Would you find each line in the entries below with the string "layout" and copy it?

<<<<

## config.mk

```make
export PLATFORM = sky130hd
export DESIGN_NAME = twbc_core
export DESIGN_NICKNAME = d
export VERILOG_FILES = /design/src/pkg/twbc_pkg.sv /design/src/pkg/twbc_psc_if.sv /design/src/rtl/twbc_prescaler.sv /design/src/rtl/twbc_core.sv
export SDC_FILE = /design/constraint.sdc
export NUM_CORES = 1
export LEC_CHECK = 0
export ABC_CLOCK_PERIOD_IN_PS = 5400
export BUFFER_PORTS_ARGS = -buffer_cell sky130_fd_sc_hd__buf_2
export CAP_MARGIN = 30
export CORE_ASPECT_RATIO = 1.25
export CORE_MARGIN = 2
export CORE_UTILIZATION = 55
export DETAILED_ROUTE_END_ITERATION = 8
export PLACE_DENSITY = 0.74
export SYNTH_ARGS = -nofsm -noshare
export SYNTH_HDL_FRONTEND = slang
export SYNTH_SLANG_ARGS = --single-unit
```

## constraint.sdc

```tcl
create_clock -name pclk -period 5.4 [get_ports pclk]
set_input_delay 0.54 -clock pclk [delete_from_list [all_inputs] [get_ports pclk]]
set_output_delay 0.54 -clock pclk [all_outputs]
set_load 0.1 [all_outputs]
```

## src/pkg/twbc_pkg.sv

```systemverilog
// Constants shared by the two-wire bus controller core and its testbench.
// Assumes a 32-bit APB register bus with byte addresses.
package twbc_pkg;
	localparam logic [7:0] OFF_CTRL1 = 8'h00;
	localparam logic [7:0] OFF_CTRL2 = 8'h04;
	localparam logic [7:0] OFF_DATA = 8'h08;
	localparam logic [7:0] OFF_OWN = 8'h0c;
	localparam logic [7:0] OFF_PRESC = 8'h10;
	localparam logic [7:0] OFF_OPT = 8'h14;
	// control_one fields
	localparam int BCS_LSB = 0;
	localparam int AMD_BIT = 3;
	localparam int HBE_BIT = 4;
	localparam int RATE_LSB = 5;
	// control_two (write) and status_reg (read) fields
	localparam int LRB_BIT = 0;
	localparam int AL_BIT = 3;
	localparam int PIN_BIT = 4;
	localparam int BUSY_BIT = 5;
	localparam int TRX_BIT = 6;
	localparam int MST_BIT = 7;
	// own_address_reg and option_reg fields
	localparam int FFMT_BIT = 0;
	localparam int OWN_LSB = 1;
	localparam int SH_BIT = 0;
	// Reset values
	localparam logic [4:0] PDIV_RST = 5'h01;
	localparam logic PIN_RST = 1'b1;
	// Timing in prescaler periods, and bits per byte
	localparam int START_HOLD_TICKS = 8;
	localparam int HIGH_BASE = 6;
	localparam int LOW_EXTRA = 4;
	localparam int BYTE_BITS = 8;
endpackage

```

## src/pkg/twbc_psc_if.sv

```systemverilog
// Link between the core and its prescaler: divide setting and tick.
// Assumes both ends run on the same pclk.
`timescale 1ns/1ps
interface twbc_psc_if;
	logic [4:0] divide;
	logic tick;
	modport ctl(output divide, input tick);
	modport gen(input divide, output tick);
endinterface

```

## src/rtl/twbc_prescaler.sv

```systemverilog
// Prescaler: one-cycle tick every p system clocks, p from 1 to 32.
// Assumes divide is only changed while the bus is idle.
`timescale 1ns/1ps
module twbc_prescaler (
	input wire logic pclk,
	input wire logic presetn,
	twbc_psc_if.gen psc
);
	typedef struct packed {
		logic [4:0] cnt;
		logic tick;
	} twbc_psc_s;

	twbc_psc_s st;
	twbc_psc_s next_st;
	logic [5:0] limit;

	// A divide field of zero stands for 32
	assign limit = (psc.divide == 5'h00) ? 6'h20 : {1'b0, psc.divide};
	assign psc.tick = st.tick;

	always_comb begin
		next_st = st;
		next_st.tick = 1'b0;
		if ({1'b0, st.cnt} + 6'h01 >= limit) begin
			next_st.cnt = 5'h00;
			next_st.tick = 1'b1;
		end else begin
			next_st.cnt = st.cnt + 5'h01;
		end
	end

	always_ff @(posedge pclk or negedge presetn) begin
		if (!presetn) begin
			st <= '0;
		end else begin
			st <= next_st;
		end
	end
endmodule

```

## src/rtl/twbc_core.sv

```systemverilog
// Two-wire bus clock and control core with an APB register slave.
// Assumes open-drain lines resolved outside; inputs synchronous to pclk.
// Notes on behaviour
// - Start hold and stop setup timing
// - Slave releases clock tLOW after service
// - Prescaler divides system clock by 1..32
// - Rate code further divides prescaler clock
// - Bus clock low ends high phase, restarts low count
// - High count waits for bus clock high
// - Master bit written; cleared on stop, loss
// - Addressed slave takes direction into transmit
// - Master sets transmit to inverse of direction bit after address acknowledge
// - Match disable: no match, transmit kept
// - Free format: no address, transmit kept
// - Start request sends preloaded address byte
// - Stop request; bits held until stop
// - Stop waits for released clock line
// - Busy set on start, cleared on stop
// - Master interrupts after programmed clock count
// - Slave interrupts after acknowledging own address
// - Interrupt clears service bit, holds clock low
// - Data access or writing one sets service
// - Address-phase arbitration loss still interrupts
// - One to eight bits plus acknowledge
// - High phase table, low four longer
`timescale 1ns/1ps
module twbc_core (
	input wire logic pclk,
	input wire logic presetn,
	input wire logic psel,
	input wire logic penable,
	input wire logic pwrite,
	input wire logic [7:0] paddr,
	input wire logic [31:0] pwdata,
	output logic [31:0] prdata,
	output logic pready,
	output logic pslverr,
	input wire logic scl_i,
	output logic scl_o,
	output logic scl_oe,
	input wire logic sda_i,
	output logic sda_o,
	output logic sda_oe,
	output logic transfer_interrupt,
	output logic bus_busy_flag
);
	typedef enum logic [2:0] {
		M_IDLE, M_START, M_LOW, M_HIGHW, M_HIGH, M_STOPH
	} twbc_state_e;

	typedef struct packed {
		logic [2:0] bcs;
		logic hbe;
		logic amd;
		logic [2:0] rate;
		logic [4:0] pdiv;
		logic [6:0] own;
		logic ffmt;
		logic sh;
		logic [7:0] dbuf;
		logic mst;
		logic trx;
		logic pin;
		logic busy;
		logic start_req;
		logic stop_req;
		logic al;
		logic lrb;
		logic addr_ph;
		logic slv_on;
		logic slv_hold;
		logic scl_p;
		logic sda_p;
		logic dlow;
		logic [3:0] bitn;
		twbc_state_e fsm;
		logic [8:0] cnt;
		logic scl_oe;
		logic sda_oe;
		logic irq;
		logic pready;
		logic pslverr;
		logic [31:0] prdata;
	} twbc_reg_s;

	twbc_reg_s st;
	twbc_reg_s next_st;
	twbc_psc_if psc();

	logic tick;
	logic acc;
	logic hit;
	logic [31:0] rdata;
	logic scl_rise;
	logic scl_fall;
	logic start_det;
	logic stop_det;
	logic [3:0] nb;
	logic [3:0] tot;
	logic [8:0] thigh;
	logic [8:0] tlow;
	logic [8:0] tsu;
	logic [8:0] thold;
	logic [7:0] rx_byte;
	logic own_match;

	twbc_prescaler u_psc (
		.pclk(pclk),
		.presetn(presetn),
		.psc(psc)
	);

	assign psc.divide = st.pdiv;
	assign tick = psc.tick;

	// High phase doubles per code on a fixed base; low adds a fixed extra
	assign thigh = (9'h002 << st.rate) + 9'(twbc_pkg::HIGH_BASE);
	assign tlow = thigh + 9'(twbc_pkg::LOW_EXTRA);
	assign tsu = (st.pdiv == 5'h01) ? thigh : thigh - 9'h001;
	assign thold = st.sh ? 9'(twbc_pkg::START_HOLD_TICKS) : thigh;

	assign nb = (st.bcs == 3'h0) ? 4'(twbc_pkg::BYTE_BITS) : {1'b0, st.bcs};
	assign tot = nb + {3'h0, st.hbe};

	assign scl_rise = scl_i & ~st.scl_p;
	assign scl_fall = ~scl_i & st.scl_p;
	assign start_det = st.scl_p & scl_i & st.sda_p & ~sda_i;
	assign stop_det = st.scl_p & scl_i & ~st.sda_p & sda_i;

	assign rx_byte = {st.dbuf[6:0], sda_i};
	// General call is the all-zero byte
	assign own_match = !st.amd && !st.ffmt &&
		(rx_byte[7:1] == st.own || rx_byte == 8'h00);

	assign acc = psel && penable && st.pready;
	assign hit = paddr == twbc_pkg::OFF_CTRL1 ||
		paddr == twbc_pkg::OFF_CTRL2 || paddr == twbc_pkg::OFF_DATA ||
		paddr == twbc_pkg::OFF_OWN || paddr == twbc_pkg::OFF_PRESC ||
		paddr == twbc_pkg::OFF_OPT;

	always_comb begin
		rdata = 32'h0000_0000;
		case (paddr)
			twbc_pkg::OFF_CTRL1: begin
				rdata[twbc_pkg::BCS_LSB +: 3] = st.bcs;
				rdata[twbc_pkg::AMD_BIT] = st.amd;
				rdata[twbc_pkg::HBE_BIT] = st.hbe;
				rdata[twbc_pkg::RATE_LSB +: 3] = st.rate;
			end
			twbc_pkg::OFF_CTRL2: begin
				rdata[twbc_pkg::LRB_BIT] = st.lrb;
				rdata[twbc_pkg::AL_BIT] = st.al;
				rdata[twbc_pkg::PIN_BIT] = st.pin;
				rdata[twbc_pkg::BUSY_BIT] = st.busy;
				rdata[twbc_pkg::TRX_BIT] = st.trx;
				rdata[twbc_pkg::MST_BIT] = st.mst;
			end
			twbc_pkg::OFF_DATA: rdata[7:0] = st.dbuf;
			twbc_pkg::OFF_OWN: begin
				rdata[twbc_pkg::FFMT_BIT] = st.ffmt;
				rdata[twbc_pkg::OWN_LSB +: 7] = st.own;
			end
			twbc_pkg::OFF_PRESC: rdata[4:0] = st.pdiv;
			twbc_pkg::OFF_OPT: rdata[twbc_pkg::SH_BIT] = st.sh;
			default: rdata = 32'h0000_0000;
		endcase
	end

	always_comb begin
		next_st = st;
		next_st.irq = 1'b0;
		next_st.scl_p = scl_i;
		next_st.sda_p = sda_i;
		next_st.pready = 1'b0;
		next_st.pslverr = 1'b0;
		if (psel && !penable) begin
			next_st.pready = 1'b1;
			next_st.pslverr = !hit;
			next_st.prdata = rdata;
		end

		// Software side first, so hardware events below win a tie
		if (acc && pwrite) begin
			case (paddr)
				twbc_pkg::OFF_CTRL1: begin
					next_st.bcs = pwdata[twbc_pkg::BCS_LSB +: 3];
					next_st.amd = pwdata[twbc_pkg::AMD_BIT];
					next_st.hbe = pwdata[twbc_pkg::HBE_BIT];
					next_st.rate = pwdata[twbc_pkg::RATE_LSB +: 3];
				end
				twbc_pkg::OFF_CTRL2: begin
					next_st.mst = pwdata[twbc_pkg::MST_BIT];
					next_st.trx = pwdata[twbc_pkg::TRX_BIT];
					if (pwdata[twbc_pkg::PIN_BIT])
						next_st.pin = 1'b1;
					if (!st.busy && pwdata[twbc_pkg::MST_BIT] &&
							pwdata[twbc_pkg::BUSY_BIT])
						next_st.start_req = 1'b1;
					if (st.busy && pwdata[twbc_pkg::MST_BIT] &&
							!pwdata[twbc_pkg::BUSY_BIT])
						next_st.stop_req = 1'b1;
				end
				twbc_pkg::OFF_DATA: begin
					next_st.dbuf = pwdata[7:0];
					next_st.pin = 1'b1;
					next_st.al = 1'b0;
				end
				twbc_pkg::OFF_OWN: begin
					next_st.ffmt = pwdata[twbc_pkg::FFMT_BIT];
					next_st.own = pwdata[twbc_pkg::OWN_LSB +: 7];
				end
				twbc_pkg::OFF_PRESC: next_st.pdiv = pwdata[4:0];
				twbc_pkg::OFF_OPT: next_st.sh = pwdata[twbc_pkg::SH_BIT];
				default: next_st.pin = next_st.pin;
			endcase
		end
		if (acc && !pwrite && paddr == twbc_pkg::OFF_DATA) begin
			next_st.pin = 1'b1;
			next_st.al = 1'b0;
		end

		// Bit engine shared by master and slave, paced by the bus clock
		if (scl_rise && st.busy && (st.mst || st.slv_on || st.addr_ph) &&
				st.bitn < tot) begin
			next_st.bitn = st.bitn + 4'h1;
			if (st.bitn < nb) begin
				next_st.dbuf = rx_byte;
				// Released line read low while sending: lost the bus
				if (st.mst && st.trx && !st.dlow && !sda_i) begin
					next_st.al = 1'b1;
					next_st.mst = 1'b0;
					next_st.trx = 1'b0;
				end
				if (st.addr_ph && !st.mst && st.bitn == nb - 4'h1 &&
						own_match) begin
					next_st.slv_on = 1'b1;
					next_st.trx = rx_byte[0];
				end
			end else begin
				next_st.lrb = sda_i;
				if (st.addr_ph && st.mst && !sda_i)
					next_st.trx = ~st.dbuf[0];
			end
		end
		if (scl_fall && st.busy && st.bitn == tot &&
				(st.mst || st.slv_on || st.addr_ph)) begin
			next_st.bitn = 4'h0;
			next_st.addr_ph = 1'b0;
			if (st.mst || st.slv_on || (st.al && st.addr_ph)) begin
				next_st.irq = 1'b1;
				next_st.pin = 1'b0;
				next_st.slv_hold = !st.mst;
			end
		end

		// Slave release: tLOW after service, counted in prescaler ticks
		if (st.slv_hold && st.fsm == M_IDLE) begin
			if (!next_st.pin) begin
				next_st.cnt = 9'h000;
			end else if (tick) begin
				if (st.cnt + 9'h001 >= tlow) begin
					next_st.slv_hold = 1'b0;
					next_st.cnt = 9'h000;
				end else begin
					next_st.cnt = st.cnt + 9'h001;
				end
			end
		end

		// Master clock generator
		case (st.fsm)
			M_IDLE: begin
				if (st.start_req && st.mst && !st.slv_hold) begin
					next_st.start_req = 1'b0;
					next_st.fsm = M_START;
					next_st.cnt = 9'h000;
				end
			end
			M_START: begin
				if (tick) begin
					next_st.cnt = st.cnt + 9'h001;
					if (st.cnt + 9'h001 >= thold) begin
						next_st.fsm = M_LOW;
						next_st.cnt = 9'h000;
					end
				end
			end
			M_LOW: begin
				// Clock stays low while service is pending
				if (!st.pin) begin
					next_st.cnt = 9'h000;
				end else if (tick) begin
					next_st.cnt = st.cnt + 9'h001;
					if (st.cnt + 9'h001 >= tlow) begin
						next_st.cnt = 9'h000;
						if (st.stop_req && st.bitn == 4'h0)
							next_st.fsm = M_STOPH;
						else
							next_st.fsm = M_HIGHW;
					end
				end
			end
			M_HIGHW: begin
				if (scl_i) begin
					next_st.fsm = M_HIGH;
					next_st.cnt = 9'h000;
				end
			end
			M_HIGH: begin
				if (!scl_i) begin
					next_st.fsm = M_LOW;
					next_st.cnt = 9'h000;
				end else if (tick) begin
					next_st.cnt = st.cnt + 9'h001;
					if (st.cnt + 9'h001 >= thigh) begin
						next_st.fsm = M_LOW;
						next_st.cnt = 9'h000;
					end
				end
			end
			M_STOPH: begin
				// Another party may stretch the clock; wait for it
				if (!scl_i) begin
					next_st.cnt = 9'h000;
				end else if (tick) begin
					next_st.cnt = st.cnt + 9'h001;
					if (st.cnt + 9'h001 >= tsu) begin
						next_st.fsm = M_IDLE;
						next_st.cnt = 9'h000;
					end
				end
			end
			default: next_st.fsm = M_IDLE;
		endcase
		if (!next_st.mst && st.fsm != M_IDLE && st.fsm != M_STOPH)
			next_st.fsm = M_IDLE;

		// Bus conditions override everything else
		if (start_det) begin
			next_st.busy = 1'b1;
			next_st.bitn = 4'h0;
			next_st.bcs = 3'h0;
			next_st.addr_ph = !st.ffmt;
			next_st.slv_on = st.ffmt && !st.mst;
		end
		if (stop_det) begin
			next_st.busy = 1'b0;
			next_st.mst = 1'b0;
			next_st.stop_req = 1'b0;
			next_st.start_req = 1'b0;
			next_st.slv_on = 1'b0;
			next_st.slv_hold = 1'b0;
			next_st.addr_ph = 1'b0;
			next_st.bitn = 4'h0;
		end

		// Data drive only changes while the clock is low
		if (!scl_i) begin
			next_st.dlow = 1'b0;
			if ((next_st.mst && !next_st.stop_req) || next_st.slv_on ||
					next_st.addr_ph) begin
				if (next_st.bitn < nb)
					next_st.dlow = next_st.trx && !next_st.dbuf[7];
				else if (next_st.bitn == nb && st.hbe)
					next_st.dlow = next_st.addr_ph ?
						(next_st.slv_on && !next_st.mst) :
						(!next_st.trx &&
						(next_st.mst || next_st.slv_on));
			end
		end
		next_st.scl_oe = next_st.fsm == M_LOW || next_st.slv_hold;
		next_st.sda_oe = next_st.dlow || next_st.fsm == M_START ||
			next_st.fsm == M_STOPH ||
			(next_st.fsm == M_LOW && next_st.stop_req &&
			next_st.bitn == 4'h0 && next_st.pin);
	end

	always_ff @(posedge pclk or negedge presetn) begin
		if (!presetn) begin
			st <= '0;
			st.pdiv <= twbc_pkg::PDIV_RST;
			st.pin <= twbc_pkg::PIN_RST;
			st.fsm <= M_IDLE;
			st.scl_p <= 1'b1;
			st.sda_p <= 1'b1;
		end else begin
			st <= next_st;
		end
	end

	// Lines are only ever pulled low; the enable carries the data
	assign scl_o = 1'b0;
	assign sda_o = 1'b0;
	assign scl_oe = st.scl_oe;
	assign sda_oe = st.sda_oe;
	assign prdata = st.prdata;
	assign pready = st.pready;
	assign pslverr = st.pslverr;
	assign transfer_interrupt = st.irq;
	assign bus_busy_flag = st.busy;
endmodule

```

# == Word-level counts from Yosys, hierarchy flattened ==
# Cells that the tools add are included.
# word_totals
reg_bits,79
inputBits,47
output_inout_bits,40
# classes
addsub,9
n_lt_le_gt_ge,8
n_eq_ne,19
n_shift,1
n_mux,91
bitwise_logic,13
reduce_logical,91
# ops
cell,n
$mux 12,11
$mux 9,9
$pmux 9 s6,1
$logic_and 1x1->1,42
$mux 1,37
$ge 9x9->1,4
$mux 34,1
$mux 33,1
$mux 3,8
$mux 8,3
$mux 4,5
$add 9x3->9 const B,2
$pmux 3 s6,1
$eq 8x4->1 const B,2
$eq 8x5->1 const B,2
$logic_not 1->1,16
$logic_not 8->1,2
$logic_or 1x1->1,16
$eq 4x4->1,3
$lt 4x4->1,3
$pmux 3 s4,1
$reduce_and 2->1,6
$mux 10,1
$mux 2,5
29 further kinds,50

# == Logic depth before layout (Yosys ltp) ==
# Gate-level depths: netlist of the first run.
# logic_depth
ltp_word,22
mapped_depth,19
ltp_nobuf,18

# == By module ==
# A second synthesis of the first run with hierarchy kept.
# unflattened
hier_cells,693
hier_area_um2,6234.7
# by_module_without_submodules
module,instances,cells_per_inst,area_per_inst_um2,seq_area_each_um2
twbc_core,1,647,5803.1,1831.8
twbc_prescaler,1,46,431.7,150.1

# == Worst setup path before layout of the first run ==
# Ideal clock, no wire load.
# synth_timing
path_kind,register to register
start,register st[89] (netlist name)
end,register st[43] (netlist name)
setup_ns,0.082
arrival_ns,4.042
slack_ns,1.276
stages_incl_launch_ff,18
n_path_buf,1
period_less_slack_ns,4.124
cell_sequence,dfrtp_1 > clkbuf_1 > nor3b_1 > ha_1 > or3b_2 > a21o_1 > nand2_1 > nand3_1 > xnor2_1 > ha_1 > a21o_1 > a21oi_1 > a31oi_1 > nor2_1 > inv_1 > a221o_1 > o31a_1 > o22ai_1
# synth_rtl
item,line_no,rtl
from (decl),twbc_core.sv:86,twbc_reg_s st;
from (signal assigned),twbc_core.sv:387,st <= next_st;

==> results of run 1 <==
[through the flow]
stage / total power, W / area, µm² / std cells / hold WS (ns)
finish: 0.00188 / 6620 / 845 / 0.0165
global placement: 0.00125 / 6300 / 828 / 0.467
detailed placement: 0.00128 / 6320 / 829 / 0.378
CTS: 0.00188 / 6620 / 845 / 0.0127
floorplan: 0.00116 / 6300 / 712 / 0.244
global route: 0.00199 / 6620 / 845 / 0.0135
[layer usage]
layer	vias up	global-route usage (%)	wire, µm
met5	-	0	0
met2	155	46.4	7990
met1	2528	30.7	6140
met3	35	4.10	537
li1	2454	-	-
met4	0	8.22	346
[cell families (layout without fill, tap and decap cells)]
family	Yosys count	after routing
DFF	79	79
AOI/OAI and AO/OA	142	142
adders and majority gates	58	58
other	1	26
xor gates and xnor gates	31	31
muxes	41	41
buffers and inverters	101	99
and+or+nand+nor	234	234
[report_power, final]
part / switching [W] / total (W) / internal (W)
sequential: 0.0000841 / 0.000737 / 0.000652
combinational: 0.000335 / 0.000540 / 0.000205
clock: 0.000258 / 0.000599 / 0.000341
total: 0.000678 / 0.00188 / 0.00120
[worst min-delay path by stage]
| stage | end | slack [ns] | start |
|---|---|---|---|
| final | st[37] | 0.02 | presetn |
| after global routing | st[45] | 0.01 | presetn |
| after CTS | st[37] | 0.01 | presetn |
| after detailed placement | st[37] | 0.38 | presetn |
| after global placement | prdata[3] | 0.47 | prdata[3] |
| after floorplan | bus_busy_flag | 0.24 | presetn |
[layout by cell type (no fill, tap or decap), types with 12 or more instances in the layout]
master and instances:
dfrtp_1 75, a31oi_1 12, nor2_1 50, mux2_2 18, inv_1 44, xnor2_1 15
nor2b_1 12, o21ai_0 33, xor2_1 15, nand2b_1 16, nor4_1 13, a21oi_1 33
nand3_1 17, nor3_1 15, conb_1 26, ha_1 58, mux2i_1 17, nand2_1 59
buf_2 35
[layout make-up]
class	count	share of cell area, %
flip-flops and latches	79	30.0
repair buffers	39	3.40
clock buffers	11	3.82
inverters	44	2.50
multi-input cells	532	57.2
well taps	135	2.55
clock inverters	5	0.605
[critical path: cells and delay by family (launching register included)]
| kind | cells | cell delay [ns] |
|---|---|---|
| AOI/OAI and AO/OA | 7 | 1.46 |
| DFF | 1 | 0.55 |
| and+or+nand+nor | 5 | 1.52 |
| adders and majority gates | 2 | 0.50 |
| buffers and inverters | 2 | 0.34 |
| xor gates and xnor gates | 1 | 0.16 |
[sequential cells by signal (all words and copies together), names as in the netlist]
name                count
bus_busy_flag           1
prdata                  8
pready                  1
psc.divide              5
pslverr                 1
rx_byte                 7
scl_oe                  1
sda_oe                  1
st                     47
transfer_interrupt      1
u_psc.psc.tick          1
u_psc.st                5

>>>>

**Completed task**.
# == Logic depth before layout (Yosys ltp) ==
# == Worst setup path before layout of the first run ==
[cell families (layout without fill, tap and decap cells)]
[layout by cell type (no fill, tap or decap), types with 12 or more instances in the layout]
[layout make-up]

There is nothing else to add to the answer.